Collection entries:

=======

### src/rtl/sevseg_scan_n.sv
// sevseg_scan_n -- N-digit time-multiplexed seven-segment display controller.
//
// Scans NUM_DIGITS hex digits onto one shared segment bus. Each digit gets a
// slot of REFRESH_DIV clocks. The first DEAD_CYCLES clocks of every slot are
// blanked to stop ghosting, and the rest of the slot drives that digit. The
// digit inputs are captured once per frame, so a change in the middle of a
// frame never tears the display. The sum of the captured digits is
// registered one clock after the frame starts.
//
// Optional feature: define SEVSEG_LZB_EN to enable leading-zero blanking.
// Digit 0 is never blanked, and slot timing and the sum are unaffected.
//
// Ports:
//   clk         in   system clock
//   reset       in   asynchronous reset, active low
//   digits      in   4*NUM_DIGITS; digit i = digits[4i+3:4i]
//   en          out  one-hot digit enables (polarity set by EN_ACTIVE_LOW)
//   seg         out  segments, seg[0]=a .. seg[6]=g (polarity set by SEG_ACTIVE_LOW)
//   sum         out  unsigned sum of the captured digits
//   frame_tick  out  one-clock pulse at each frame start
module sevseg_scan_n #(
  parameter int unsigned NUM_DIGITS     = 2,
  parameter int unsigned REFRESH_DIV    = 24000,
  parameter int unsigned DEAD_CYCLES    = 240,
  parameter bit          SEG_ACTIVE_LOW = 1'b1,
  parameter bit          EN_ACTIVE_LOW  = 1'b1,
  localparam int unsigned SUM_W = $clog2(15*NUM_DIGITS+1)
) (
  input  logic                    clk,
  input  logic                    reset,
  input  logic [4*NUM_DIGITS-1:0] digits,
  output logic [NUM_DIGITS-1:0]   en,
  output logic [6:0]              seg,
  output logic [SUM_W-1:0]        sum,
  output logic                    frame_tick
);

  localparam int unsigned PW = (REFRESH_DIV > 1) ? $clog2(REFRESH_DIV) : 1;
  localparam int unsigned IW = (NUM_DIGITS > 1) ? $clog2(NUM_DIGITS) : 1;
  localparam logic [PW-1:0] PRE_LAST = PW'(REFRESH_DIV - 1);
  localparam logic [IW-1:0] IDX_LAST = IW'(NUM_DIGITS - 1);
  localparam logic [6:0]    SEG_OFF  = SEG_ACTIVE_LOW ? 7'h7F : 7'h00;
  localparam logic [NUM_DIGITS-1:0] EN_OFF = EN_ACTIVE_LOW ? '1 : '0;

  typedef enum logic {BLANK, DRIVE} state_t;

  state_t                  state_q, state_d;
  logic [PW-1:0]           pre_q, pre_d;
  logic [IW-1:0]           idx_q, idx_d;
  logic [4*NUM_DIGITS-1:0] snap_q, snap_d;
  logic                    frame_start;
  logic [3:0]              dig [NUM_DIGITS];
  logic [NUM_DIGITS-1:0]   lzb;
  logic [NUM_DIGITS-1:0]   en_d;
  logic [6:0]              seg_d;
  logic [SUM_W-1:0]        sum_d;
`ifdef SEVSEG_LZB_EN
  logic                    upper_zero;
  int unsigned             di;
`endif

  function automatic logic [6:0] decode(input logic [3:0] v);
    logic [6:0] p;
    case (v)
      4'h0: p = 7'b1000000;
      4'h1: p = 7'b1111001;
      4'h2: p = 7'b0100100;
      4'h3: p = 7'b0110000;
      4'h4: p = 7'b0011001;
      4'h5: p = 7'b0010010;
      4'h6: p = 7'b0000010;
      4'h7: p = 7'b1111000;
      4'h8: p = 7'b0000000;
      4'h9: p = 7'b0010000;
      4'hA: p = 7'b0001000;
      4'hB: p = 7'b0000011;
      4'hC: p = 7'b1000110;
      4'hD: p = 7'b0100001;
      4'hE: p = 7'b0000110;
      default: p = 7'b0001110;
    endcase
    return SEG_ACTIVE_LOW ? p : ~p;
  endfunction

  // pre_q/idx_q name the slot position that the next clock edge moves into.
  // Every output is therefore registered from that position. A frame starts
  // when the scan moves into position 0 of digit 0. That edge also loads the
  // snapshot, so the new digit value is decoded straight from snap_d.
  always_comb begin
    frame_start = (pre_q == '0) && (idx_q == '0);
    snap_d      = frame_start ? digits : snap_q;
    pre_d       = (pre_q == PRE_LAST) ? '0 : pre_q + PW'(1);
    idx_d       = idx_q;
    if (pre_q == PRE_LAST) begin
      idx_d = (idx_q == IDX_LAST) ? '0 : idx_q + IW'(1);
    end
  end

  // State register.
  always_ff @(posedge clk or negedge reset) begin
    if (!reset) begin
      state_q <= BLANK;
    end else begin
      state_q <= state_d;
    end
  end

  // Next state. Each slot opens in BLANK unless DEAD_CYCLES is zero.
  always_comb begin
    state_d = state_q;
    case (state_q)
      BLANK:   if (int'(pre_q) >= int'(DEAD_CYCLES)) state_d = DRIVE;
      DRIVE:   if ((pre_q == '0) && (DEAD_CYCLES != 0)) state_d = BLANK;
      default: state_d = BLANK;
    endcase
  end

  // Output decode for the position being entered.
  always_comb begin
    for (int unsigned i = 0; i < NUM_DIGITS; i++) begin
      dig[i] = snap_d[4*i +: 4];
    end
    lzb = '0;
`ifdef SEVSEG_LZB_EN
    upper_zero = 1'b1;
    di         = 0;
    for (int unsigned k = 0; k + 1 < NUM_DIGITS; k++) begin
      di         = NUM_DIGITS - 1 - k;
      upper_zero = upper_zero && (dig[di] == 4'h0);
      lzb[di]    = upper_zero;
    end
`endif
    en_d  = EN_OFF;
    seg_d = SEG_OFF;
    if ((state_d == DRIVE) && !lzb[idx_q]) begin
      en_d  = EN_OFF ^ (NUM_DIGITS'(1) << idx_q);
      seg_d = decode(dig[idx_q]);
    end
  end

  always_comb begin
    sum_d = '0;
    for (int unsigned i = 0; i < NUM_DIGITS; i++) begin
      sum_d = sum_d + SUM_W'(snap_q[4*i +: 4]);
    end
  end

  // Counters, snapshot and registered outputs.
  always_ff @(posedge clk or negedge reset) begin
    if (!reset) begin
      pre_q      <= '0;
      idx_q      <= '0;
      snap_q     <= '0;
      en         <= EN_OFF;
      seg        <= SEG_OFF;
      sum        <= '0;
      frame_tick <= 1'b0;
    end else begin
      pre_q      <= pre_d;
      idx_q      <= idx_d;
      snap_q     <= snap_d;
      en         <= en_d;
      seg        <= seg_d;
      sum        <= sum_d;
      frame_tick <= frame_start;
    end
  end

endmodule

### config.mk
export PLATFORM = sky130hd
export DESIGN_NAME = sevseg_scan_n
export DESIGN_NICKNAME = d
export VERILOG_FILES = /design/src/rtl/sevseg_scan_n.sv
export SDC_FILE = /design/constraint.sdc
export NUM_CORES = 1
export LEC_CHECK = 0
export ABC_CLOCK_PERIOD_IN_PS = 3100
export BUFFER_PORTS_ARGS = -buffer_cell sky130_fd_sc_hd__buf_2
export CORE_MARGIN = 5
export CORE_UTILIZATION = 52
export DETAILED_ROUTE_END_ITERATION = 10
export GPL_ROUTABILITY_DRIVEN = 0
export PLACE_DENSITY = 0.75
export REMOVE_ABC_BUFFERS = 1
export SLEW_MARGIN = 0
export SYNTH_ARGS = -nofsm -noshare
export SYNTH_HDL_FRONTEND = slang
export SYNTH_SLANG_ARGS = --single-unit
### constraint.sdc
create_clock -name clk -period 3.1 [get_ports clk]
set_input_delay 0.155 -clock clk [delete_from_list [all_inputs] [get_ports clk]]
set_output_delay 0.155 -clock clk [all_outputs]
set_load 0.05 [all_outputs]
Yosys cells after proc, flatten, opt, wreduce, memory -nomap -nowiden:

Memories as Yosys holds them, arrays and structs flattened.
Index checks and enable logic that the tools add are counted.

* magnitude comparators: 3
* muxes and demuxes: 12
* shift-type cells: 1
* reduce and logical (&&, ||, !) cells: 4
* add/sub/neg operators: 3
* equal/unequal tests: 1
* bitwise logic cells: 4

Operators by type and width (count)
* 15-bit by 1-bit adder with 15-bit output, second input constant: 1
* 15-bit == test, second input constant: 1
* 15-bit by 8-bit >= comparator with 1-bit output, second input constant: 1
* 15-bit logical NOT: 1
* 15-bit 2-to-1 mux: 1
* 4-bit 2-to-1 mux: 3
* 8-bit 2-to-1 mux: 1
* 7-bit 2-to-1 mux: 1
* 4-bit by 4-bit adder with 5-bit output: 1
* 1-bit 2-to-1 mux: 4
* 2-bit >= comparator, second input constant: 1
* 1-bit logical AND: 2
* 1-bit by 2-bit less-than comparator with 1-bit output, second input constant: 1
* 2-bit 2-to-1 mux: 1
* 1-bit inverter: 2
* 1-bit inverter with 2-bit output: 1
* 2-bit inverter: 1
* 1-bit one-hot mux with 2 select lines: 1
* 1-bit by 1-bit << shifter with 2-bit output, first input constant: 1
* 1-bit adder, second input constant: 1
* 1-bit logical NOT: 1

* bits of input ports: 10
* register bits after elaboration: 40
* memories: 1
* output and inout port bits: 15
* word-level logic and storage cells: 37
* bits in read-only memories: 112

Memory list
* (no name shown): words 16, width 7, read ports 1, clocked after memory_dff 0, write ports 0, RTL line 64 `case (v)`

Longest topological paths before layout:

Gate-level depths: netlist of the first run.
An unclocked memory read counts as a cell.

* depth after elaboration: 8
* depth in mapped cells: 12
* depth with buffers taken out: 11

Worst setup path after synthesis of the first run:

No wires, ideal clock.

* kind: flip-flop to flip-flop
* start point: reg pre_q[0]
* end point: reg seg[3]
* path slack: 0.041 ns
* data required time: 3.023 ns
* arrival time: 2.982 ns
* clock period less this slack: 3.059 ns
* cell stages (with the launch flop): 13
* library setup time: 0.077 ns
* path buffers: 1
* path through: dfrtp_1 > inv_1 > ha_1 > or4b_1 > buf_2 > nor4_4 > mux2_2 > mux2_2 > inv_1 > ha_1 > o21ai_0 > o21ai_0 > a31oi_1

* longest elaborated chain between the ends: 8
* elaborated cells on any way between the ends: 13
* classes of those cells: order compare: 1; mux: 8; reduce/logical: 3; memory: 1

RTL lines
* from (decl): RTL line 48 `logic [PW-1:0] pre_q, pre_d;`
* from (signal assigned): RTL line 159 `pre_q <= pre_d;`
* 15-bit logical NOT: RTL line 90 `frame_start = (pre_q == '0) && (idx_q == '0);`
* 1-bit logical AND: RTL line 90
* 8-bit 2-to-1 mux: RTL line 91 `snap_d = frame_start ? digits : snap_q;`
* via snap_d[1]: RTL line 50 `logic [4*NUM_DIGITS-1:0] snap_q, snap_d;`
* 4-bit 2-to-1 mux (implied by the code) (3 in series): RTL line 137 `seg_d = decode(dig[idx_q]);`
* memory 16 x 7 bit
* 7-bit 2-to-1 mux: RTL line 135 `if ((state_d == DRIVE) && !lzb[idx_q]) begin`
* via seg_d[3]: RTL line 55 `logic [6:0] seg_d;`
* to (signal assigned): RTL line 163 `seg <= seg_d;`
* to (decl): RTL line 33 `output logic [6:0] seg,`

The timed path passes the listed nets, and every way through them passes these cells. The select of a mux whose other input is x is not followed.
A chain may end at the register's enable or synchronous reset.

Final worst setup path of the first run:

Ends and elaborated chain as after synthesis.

=======

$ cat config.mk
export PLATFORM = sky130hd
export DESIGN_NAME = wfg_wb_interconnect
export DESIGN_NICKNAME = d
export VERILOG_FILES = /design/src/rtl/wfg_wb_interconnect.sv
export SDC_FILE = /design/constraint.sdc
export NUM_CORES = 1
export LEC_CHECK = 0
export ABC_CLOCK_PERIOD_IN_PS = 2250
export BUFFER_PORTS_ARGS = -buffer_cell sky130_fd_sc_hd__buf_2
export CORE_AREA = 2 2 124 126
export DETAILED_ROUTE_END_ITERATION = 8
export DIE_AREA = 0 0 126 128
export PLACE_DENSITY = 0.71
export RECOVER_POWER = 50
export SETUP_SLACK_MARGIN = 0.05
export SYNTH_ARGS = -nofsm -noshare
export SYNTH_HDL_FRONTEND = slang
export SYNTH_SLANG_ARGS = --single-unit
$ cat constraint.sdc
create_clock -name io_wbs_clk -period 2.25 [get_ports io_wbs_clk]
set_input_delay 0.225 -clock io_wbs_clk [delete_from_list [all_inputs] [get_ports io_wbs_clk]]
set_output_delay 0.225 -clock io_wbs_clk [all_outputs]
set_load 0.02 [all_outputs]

=======

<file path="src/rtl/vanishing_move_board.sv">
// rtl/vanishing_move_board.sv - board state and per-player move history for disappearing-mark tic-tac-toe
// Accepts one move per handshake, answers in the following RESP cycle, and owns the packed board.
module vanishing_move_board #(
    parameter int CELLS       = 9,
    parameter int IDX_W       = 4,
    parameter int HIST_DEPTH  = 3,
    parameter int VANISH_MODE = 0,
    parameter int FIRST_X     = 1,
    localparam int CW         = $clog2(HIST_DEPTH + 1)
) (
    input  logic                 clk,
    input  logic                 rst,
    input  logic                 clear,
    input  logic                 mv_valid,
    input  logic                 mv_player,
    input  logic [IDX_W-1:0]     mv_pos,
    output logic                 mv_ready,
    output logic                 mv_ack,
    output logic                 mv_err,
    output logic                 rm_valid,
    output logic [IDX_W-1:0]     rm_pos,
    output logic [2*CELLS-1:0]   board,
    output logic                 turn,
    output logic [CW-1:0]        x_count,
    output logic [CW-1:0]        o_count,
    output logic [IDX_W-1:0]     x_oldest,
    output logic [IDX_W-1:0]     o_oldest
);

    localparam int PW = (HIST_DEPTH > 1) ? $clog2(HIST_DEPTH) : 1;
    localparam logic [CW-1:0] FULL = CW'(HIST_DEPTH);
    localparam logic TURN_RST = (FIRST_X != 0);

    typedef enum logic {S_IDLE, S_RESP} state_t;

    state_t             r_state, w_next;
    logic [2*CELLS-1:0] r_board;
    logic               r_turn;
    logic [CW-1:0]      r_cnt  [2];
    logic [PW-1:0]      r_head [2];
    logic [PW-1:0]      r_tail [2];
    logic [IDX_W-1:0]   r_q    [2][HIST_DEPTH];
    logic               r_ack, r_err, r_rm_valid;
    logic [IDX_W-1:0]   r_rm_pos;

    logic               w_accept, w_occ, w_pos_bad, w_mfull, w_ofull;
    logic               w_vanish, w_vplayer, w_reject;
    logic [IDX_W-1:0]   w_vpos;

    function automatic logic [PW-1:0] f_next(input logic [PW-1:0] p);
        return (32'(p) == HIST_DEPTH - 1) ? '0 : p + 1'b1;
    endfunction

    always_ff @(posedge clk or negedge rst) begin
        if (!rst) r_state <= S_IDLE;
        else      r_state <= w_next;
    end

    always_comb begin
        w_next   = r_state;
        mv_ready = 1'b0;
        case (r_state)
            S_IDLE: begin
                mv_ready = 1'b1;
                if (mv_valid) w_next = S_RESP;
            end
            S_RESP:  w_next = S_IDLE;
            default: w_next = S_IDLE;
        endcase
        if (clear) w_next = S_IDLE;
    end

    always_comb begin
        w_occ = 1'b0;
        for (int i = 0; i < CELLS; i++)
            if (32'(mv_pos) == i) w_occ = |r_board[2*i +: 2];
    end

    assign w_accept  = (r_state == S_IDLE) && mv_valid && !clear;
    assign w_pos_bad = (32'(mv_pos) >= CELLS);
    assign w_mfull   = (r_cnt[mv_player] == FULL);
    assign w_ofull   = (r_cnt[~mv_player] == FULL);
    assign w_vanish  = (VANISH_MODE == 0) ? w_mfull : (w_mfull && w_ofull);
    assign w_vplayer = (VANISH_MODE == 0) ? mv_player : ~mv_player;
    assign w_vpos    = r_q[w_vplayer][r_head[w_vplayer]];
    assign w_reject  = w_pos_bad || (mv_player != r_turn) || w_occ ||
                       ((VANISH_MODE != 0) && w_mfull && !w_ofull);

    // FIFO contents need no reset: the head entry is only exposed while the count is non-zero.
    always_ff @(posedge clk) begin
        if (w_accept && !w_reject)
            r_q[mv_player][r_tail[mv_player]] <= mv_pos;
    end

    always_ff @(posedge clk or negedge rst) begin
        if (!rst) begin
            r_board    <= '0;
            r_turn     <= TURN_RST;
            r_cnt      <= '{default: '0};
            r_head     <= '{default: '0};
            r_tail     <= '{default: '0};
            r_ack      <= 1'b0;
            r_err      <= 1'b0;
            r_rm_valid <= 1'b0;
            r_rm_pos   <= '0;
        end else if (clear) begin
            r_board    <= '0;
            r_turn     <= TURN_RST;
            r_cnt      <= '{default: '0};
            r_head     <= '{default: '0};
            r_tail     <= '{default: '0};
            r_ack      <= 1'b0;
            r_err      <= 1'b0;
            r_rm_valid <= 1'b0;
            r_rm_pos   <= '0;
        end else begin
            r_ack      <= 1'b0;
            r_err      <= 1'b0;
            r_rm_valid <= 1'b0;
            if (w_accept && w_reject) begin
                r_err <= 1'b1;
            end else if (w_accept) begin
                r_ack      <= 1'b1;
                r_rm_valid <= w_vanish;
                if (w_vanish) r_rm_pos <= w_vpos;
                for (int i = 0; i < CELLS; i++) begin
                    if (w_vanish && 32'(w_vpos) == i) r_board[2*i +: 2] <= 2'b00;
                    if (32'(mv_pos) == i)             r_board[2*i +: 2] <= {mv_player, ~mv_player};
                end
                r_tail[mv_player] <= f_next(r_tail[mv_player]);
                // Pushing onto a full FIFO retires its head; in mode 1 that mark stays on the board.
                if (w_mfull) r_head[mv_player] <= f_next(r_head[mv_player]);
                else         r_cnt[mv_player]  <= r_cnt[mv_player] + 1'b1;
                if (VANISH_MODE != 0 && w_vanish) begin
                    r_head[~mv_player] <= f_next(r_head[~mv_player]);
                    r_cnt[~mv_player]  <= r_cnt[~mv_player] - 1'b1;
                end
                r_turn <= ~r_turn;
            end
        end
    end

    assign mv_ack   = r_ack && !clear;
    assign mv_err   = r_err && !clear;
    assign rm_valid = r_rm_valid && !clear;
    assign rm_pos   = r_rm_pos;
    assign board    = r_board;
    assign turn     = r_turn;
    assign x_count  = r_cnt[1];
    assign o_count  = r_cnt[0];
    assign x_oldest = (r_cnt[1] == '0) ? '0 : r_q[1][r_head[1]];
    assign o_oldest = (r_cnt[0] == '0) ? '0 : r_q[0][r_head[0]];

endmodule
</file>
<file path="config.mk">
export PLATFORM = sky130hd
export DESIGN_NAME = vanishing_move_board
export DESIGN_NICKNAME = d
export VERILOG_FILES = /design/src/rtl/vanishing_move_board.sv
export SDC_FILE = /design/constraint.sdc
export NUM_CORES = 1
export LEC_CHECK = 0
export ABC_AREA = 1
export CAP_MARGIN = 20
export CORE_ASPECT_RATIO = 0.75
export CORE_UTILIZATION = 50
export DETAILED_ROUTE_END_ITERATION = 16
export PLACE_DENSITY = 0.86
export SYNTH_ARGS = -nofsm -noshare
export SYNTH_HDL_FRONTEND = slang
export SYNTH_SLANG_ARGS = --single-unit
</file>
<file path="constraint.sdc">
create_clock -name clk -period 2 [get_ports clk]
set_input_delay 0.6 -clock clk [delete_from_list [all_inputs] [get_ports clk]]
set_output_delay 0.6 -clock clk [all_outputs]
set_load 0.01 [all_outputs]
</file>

=======

Goal of the exercise:
Only the lines above starting with the one with "parameter int HIST_DEPTH" and going through the one with "output logic [2*CELLS-1:0]" are to be copied, word for word and with both ends kept.

Problem solution:
    parameter int HIST_DEPTH  = 3,
    parameter int VANISH_MODE = 0,
    parameter int FIRST_X     = 1,
    localparam int CW         = $clog2(HIST_DEPTH + 1)
) (
    input  logic                 clk,
    input  logic                 rst,
    input  logic                 clear,
    input  logic                 mv_valid,
    input  logic                 mv_player,
    input  logic [IDX_W-1:0]     mv_pos,
    output logic                 mv_ready,
    output logic                 mv_ack,
    output logic                 mv_err,
    output logic                 rm_valid,
    output logic [IDX_W-1:0]     rm_pos,
    output logic [2*CELLS-1:0]   board,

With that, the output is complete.